### ASSIGNMENT
With both ends included, repeat exactly the lines of the entries below from the one containing "export IMPL_coreArea_um2=16400" down to the one containing "export IMPL_cap_violations=0", and no others.

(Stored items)
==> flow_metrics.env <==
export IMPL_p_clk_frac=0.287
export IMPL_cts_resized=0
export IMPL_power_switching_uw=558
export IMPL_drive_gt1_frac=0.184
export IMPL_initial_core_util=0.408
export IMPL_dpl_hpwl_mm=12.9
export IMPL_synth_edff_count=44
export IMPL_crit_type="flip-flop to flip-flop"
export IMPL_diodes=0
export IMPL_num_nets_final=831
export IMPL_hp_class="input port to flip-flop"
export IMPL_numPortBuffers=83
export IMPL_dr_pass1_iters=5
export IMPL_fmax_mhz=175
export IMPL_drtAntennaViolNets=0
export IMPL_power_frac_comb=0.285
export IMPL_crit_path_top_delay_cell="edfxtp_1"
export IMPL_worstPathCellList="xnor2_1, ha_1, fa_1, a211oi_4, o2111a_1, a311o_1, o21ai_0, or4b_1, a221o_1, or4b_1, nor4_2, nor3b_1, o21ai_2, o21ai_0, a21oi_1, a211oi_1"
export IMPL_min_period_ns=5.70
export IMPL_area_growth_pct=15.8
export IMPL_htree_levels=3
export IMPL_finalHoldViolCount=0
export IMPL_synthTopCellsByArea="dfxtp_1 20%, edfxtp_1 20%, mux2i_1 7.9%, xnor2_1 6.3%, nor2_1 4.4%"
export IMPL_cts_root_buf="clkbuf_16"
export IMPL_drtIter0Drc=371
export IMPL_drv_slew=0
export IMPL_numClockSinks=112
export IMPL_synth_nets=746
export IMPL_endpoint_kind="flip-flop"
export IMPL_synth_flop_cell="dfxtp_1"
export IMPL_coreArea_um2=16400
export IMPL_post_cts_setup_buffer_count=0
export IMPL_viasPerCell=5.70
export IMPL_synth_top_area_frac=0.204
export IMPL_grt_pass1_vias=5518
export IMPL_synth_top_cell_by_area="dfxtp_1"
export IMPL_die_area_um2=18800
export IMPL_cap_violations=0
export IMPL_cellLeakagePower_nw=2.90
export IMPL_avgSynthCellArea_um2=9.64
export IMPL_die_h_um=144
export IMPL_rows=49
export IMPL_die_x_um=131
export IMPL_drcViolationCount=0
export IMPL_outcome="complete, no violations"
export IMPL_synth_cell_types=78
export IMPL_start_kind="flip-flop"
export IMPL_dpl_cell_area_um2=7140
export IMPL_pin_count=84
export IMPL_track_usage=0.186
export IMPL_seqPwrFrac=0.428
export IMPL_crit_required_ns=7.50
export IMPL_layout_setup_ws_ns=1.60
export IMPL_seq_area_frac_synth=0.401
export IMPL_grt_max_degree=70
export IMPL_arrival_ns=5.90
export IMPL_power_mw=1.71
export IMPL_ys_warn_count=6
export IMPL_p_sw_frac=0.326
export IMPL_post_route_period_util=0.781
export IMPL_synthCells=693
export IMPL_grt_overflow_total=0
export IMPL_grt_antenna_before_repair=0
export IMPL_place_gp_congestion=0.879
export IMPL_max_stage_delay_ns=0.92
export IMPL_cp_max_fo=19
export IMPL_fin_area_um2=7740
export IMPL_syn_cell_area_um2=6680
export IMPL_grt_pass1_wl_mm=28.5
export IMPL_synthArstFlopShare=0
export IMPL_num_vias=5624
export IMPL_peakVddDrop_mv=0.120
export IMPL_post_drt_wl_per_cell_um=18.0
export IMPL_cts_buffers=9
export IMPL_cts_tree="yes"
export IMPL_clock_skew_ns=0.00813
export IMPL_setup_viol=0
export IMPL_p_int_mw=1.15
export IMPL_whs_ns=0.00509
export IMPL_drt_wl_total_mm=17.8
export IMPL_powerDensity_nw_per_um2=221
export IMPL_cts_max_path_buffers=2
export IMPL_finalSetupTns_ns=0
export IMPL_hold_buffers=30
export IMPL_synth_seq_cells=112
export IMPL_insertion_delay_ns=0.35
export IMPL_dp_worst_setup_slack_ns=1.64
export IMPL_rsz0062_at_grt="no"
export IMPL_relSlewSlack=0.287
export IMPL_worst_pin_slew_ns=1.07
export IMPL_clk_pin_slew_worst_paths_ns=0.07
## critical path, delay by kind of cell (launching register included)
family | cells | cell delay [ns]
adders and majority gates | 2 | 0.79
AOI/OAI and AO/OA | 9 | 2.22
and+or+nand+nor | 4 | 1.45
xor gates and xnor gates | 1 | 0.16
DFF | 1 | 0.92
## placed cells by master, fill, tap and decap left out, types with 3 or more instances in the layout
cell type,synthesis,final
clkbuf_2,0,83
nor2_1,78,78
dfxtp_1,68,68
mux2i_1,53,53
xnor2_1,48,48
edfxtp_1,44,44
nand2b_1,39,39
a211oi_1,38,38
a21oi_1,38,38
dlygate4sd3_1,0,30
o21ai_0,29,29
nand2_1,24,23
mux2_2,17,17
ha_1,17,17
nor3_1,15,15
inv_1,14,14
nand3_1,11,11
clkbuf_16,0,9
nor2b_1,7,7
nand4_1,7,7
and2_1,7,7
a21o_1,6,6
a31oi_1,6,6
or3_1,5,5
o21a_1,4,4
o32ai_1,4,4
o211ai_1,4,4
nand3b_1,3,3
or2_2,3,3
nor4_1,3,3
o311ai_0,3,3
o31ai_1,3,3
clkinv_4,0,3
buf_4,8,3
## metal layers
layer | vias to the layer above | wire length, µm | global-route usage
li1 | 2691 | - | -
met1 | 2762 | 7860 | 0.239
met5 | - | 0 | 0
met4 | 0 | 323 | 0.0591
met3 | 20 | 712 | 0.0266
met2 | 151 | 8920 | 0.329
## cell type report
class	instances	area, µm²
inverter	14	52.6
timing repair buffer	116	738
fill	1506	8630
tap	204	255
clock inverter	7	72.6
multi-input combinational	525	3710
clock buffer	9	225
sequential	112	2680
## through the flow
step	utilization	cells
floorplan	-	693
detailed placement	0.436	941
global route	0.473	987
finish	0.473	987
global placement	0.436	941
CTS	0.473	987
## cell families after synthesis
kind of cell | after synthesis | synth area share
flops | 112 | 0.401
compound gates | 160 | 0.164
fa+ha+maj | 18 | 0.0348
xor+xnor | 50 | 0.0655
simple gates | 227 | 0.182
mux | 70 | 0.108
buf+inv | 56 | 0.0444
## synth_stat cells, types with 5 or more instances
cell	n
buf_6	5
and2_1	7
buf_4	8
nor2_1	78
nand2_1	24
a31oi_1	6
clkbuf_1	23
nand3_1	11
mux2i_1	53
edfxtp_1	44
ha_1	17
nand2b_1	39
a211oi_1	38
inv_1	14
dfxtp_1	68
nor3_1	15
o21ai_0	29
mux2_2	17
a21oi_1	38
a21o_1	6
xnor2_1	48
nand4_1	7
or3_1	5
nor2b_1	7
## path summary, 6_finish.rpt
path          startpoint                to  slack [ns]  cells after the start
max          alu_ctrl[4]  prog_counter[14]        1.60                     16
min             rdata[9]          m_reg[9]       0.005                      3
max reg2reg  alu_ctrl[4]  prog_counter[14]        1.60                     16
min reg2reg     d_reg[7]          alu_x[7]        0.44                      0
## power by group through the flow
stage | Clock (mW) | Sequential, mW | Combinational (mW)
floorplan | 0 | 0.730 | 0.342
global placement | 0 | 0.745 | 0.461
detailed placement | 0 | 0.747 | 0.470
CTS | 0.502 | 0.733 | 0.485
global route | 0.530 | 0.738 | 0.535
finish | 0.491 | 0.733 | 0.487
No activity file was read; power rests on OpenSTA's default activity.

### ANSWER SPACE
export IMPL_coreArea_um2=16400
export IMPL_post_cts_setup_buffer_count=0
export IMPL_viasPerCell=5.70
export IMPL_synth_top_area_frac=0.204
export IMPL_grt_pass1_vias=5518
export IMPL_synth_top_cell_by_area="dfxtp_1"
export IMPL_die_area_um2=18800
export IMPL_cap_violations=0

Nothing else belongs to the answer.